===== Extracted records

File: src/lrsd_pkg.sv
package lrsd_pkg;

    // Configuration register offsets and reset values
    localparam logic [7:0] LRSD_OFF_FIXED_HOLE_CONTROL = 8'h97;
    localparam logic [7:0] LRSD_OFF_SMM_RAM_CONTROL = 8'h9D;
    localparam logic [7:0] LRSD_RST_FIXED_HOLE_CONTROL = 8'h00;
    localparam logic [7:0] LRSD_RST_SMM_RAM_CONTROL = 8'h02;

    // Field positions
    localparam int LRSD_BIT_HOLE_ENABLE = 7;
    localparam int LRSD_BIT_SMM_OPEN = 6;
    localparam int LRSD_BIT_SMM_CLOSE = 5;
    localparam int LRSD_BIT_SMM_LOCK = 4;
    localparam int LRSD_BIT_SMM_GLOBAL_ENABLE = 3;
    localparam logic [2:0] LRSD_SMM_BASE_SEGMENT = 3'h2;

    // Address map, in host address bits
    localparam logic [31:0] LRSD_DOS_LOW_LIMIT = 32'h0007_FFFF;
    localparam logic [31:0] LRSD_DOS_HIGH_BASE = 32'h0008_0000;
    localparam logic [31:0] LRSD_DOS_HIGH_LIMIT = 32'h0009_FFFF;
    localparam logic [31:0] LRSD_VIDEO_BASE = 32'h000A_0000;
    localparam logic [31:0] LRSD_VIDEO_LIMIT = 32'h000B_FFFF;
    localparam logic [31:0] LRSD_SHADOW_BASE = 32'h000C_0000;
    localparam logic [31:0] LRSD_LEGACY_LIMIT = 32'h000F_FFFF;
    localparam logic [31:0] LRSD_HOLE_BASE = 32'h00F0_0000;
    localparam logic [31:0] LRSD_HOLE_LIMIT = 32'h00FF_FFFF;

    // Shadow segments: twelve 16 KB pieces from C0000h, then one 64 KB piece
    localparam int LRSD_NUM_SMALL_SEGS = 12;
    localparam int LRSD_NUM_SEGS = 13;
    localparam logic [5:0] LRSD_FIRST_SEG_INDEX = 6'h30;
    localparam logic [3:0] LRSD_TOP_SEG_INDEX = 4'hF;

    typedef enum logic [1:0] {
        LRSD_TO_MEMORY = 2'h0,
        LRSD_TO_LEGACY_PCI = 2'h1,
        LRSD_TO_GRAPHICS = 2'h2
    } lrsd_route_t;

    typedef struct packed {
        logic write_route_enable;
        logic read_route_enable;
    } lrsd_seg_attr_t;

    typedef struct packed {
        logic valid;
        logic [31:0] addr;
        logic write;
        logic smm;
        logic code;
    } lrsd_host_req_t;

    typedef struct packed {
        logic valid;
        logic [31:0] addr;
        logic from_graphics;
    } lrsd_in_req_t;

    typedef struct packed {
        logic hole_enable;
        logic smm_open;
        logic smm_close;
        logic smm_lock;
        logic smm_global_enable;
    } lrsd_ctl_t;

endpackage

File: src/lrsd_cfg_regs.sv
`timescale 1ns/1ps
module lrsd_cfg_regs
    import lrsd_pkg::*;
(
    // Clock and reset
    input wire logic clk,
    input wire logic rst,
    // Configuration access
    input wire logic cfg_write,
    input wire logic cfg_read,
    input wire logic [7:0] cfg_addr,
    input wire logic [7:0] cfg_wdata,
    output logic [7:0] cfg_rdata,
    // Decoded controls
    output lrsd_pkg::lrsd_ctl_t ctl
);
    wire hit_hole = cfg_addr == LRSD_OFF_FIXED_HOLE_CONTROL;
    wire hit_smm = cfg_addr == LRSD_OFF_SMM_RAM_CONTROL;
    wire wr_hole = cfg_write && hit_hole;
    wire wr_smm = cfg_write && hit_smm;
    wire wd_lock = cfg_wdata[LRSD_BIT_SMM_LOCK];
    wire wd_enable = cfg_wdata[LRSD_BIT_SMM_GLOBAL_ENABLE];
    // Lock arms only with the enable already set or written set; the same write can still clear the enable
    wire next_lock = wd_lock && (ctl.smm_global_enable || wd_enable);
    wire [7:0] smm_value = {1'b0, ctl.smm_open, ctl.smm_close, ctl.smm_lock,
                            ctl.smm_global_enable, LRSD_SMM_BASE_SEGMENT};
    wire [7:0] hole_value = {ctl.hole_enable, 7'h00};
    wire [7:0] next_rdata = hit_hole ? hole_value : (hit_smm ? smm_value : 8'h00);

    always_ff @(posedge clk or posedge rst) begin
        if (rst) begin
            ctl <= '0;
            cfg_rdata <= 8'h00;
        end else begin
            if (cfg_read) begin
                cfg_rdata <= next_rdata;
            end
            if (wr_hole) begin
                ctl.hole_enable <= cfg_wdata[LRSD_BIT_HOLE_ENABLE];
            end
            if (wr_smm) begin
                ctl.smm_close <= cfg_wdata[LRSD_BIT_SMM_CLOSE];
                if (!ctl.smm_lock) begin
                    ctl.smm_global_enable <= wd_enable;
                    ctl.smm_lock <= next_lock;
                    ctl.smm_open <= next_lock ? 1'b0 : cfg_wdata[LRSD_BIT_SMM_OPEN];
                end
            end
        end
    end
endmodule
File: src/hdl/conv_host_pkg.sv
package conv_host_pkg;

   // ----------------------------------------------------------------
   // Timing.
   // ----------------------------------------------------------------
   localparam int CLK_PERIOD_NS    = 50;
   localparam int ACQ_NS           = 160;
   localparam int WR_PULSE_NS      = 250;
   localparam int WR_TO_RD_NS      = 250;
   localparam int READ_ACCESS_NS   = 160;
   localparam int CONV_TOTAL_NS    = 660;
   localparam int RDY_TIMEOUT_NS   = 5000;
   localparam int ACQ_CYC          = (ACQ_NS + CLK_PERIOD_NS - 1) / CLK_PERIOD_NS;
   localparam int WR_PULSE_CYC     = (WR_PULSE_NS + CLK_PERIOD_NS - 1) / CLK_PERIOD_NS;
   localparam int WR_TO_RD_CYC     = (WR_TO_RD_NS + CLK_PERIOD_NS - 1) / CLK_PERIOD_NS;
   localparam int READ_ACCESS_CYC  = (READ_ACCESS_NS + CLK_PERIOD_NS - 1) / CLK_PERIOD_NS;
   localparam int CONV_TOTAL_CYC   = (CONV_TOTAL_NS + CLK_PERIOD_NS - 1) / CLK_PERIOD_NS;
   localparam int RDY_TIMEOUT_CYC  = RDY_TIMEOUT_NS / CLK_PERIOD_NS;
   localparam int CNT_W            = 8;

   // ----------------------------------------------------------------
   // Protocol options.
   // ----------------------------------------------------------------
   localparam logic [1:0] OPT_INTERNAL = 2'h0;
   localparam logic [1:0] OPT_EARLY    = 2'h1;
   localparam logic [1:0] OPT_PIPE     = 2'h2;

   typedef enum logic [3:0] {
      ST_IDLE, ST_ACQ, ST_RD_WAIT, ST_RD_HOLD, ST_WR_LOW,
      ST_WR_GAP, ST_WAIT_DONE, ST_READ, ST_END
   } state_t;

   typedef struct packed {
      logic       start;
      logic       mode_wr;
      logic [1:0] option;
      logic [2:0] channel;
   } request_t;

   typedef struct packed {
      state_t           st;
      logic [CNT_W-1:0] cnt;
      logic             cs_n;
      logic             rd_n;
      logic             wr_n;
      logic             mode;
      logic [2:0]       addr;
      logic [1:0]       option;
      logic [7:0]       data;
      logic             valid;
      logic             busy;
      logic             timeout;
      logic             primed;
      logic             discard;
      logic [2:0]       rdy_s;
      logic [2:0]       done_s;
      logic             rdy_f;
      logic             done_f;
   } host_state_t;

endpackage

==========

§ **Problem requirements**:
Exact reproduction is required. Give the lines of the data from its first line through the line containing "localparam int LRSD_BIT_HOLE_ENABLE = 7;", and no others.

§ **Response**:
File: src/lrsd_pkg.sv
package lrsd_pkg;

    // Configuration register offsets and reset values
    localparam logic [7:0] LRSD_OFF_FIXED_HOLE_CONTROL = 8'h97;
    localparam logic [7:0] LRSD_OFF_SMM_RAM_CONTROL = 8'h9D;
    localparam logic [7:0] LRSD_RST_FIXED_HOLE_CONTROL = 8'h00;
    localparam logic [7:0] LRSD_RST_SMM_RAM_CONTROL = 8'h02;

    // Field positions
    localparam int LRSD_BIT_HOLE_ENABLE = 7;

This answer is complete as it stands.